É um mundo brutal, que começou literariamente a ser tecido por Fonseca em 1963, quando do lançamento do seu livro de estreia, "Os prisioneiros". Para mim, há indícios claríssimos da influência do neorrealismo americano de Truman Capote e nas teias da ficção policial, percebe-se a presença de Dashiel Hammett, pois Rubem destacou-se, tematicamente, pelas descrições e recriações da violência social entre prostitutas, bandidos, policiais corruptos, mendigos. Seu universo preferencial sempre foi o da realidade marginal, por onde perambula o delinquente da grande cidade, mas sem perder de vista a dimensão mais sombria da alta sociedade.
O conto Feliz Ano Novo não apenas dá nome ao livro como o abre como se fosse um tiro de doze ecoando aterrorizante. É um chute arrombando a porta que nos impede enxergar a podridão do mundo, a lama onde nós também estamos enfiados.
A selvageria evidenciada através da violência gratuita, do matar por matar, mostra que aquele não é um simples assalto, mas os primórdios de uma revolução. Não querem apenas nosso dinheiro e nossas jóias, querem vingança, demarcando território com merda em nossas camas, estuprando nossas mulheres, matando por diversão. O grande trunfo de "Feliz Ano Novo" é tratar a violência com frieza, naturalidade, como se fosse algo bastante corriqueiro, o que a torna ainda mais cruel, e retira dela a face panfletária.
Só pelo primeiro conto já valeria a publicação do livro, mas ainda há muito de Rubem Fonseca nas páginas que restam. Os outros contos seguem o ritmo, mesmo depois da paulada de Feliz Ano Novo. Uns não decepcionam (Corações Solitários; Agruras de um jovem escritor; O Campeonato), outros pairam soberanos (Abril, no Rio, em 1970; Botando pra quebrar; Nau Catrineta) e alguns surpreendem (Passeio Noturno; Dia dos Namorados; O Outro; O Pedido; Entrevista; 74 Degraus; Intestino Grosso).
Dividido em duas partes, Passeio Noturno fala sobre um homem que, para aliviar o estresse e extravasar a monotonia de sua vida burocrática, passeia de carro procurando pedestres para atropelar. O melhor de Passeio Noturno encontra-se na segunda parte, onde ocorre o encontro deste homem com uma mulher que ele conheceu no trânsito. A partir desta situação, Rubem Fonseca sugere o mistério através das inúmeras possibilidades que existem em torno do desconhecido, algumas delas perigosas.

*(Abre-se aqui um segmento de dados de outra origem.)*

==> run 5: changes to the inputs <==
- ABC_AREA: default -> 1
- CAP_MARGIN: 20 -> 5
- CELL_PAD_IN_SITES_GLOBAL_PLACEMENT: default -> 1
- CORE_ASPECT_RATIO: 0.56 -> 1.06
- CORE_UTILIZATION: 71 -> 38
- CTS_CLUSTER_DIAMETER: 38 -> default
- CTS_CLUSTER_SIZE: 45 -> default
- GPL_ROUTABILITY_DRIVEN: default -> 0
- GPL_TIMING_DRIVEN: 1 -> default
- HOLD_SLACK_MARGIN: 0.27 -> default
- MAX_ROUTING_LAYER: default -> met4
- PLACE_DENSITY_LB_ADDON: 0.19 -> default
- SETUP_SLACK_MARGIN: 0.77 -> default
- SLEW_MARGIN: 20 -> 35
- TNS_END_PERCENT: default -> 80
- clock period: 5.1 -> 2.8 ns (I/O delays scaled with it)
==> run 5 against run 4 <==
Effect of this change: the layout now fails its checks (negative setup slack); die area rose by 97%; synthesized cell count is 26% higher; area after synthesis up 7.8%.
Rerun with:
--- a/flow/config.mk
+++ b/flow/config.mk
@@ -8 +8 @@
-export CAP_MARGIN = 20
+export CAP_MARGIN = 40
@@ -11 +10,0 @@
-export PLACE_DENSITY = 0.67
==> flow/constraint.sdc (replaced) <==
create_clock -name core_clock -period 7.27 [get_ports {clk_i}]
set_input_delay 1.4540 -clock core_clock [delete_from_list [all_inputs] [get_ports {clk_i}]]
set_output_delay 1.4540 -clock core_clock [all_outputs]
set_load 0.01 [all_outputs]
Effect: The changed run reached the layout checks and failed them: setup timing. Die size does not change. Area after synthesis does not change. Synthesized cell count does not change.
==> job 4768: inputs <==
Design system_bus, start of the top module:
module system_bus
	#(parameter DATA_WIDTH = 8, 
	parameter ADDR_WIDTH = 14, 
	parameter NO_OF_MASTER = 4, 
	parameter NO_OF_SLAVE = 8,
	parameter [NO_OF_SLAVE*ADDR_WIDTH-1:0] SLAVE_BASE_ADDR = {14'd10, 14'd20, 14'd30, 14'd40, 14'd50, 14'd60, 14'd70, 14'd80}, 
	parameter [NO_OF_SLAVE*ADDR_WIDTH-1:0] SLAVE_END_ADDR = {14'd19, 14'd29, 14'd39, 14'd49, 14'd59, 14'd69, 14'd79, 14'd89}
	) 
	(
	input clk,
	input reset_n,
	input [ADDR_WIDTH*NO_OF_MASTER-1:0]  addr_avm, 
	output [DATA_WIDTH*NO_OF_MASTER-1:0]  readdata_avm,
	input [DATA_WIDTH*NO_OF_MASTER-1:0]  writedata_avm, 
	input [NO_OF_MASTER-1:0]  readen_avm,
	input [NO_OF_MASTER-1:0]  writeen_avm,
	output [NO_OF_MASTER-1:0]  readvalid_avm,
	output [NO_OF_MASTER-1:0]  writevalid_avm,
	input [NO_OF_MASTER-1:0]  waitrequest_avm,
	input [4*NO_OF_MASTER-1:0]priority_no,
	output [ADDR_WIDTH*NO_OF_SLAVE-1:0]  addr_avs,
	input [DATA_WIDTH*NO_OF_SLAVE-1:0]  readdata_avs,
	output [DATA_WIDTH*NO_OF_SLAVE-1:0]  writedata_avs,
	output [NO_OF_SLAVE-1:0]  readen_avs,
	output [NO_OF_SLAVE-1:0]  writeen_avs,
	input [NO_OF_SLAVE-1:0]  readvalid_avs,
	input [NO_OF_SLAVE-1:0]  writevalid_avs,
	output reg [NO_OF_SLAVE-1:0]  waitrequest_avs
	);
	reg [NO_OF_MASTER-1:0] readen_avm_last, writeen_avm_last, readen_avm_reg, writeen_avm_reg;
	reg [NO_OF_MASTER-1:0]  readvalid_avm_reg, readvalid_avm_reg_out, writevalid_avm_reg_out;
	reg [DATA_WIDTH-1:0]  readdata_avm_reg [NO_OF_MASTER-1:0];
	reg [7:0] readvalid_avs_last, writevalid_avs_last;
	reg [DATA_WIDTH-1:0]  readdata_avs_reg [NO_OF_SLAVE-1:0];
	reg [NO_OF_SLAVE-1:0] readvalid_avs_reg;
	reg [NO_OF_SLAVE-1:0] writevalid_avs_reg;
	wire [NO_OF_SLAVE:0] readvalid_avs_reg_x = {1'b0, readvalid_avs_reg};
	wire [NO_OF_SLAVE:0] writevalid_avs_reg_x = {1'b0, writevalid_avs_reg};
	reg [ADDR_WIDTH-1:0] addr_avs_reg [NO_OF_SLAVE-1:0];
	reg [DATA_WIDTH-1:0]  writedata_avs_reg [NO_OF_SLAVE-1:0];
	reg [NO_OF_SLAVE-1:0]  readen_avs_reg, writeen_avs_reg, readen_avs_reg_out, writeen_avs_reg_out;
	wire [ADDR_WIDTH-1:0] addr_avm_wire [NO_OF_MASTER-1:0];
  ...
clock: 2.88 ns
lec_check: 0
cap_margin: 5
core_margin: 2
core_utilization: 72
cts_cluster_diameter: 345
cts_cluster_size: 49
place_density: 0.65
slew_margin: 20
run.sh (not shown) runs the stock make flow with config.mk's settings and CLKGATE_MAP_FILE=.
==> inputs of job 2880, as changes to job 4768 <==
--- a/flow/config.mk
+++ b/flow/config.mk
@@ -7,8 +7,10 @@
 export LEC_CHECK = 0
-export CAP_MARGIN = 5
+export ABC_AREA = 1
+export CAP_MARGIN = 20
 export CORE_MARGIN = 2
 export CORE_UTILIZATION = 72
-export CTS_CLUSTER_DIAMETER = 345
-export CTS_CLUSTER_SIZE = 49
-export PLACE_DENSITY = 0.65
+export CTS_CLUSTER_DIAMETER = 373
+export CTS_CLUSTER_SIZE = 96
+export PLACE_DENSITY = 0.6
 export SLEW_MARGIN = 20
+export TNS_END_PERCENT = 10
==> flow/constraint.sdc (replaced) <==
create_clock -name core_clock -period 3.38 [get_ports {clk}]
set_input_delay 0.6760 -clock core_clock [delete_from_list [all_inputs] [get_ports {clk}]]
set_output_delay 0.6760 -clock core_clock [all_outputs]
set_load 0.01 [all_outputs]
==> qor summary <==
Outcome: job 4768 did not finish; job 2880 did not finish
Failing step: job 4768 global routing (5_1_grt); job 2880 global routing (5_1_grt)
Xor/xnor share of the synthesized area: job 4768 2.94%; job 2880 2.41%
Post-synth area from yosys stat: job 4768 31900 µm²; job 2880 33900 µm²
Area of the core region: job 4768 43900 µm²; job 2880 46500 µm²
Synth mux share: job 4768 3.97%; job 2880 1.60%
Simple share: job 4768 25.0%; job 2880 26.3%
Horizontal die dimension: job 4768 214 µm; job 2880 221 µm
Floorplan core density: job 4768 72.6%; job 2880 72.9%
Synthesized-area fraction occupied by adder cells: job 4768 0.628%; job 2880 0.591%
Minimum setup slack after placement: job 4768 -1.29 ns; job 2880 -0.383 ns
Final Wtd Congestion: job 4768 1.20; job 2880 1.04
Die extent in y: job 4768 214 µm; job 2880 221 µm
Area of the die: job 4768 46000 µm²; job 2880 48800 µm²
Area share of the largest cell type after synthesis: job 4768 50.2%; job 2880 47.3%
Buffer count from post-CTS setup fixing: job 4768 36; job 2880 4
Resized Gates After CTS: job 4768 208; job 2880 26
Number of nets at floorplan: job 4768 3637; job 2880 4364
Half-perimeter wire length after placement: job 4768 79200 µm; job 2880 91900 µm
Synthesized instance count: job 4768 3423; job 2880 4150
Number of cell rows: job 4768 77; job 2880 79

Isto também é a força motora dos contos Entrevista e O Outro. Porém, nestes o mistério é potencializado, pois o leitor só tem acesso a um dos personagens, ficando exposto a apenas um ponto de vista, enquanto que o outro permanece envolto de mistério. Além disso, em "O Outro" se pode observar o retrato do momento em que vivemos, violência, paranoia com segurança, a nossa vulnerabilidade e alienação.
A história de Dia dos Namorados já seria interessante, mas torna-se ainda melhor por conta da sua montagem. Rubem Fonseca quebra o que poderia ser contado de forma linear, dividindo a história em duas e alternando-as de maneira semelhante.
Pelo mesmo motivo destaco o conto "74 Graus". Aqui o autor mostra habilidade técnica sublime ao compor uma história através de vários personagens, promovendo um rodízio entre eles na narração da história. A alternância dos narradores é dinâmica como um diálogo, mas permite o acesso a informações que vão além da fala e das expressões corporais, chegando ao que fica escondido, implícito no pensamento. Esta técnica é utilizada em Os Sinos da Agonia de Autran Dourado e também se pode observá-la no cinema, em filmes como Cães de Aluguel, Pulp Fiction Tempo de Violência e Jackie Brown do aclamado diretor Quentin Tarantino.
O livro é fechado por Intestino Grosso, onde Rubem Fonseca cria seu próprio Rubem Fonseca, desnudando um autor que usa a sujeira, a violência, a miséria e escatologia tudo o que há de mais desagradável para compor sua literatura. Intestino Grosso é o posfácio transformado em conto. Ele se expressa justamente através do que as pessoas mais desejam esquecer.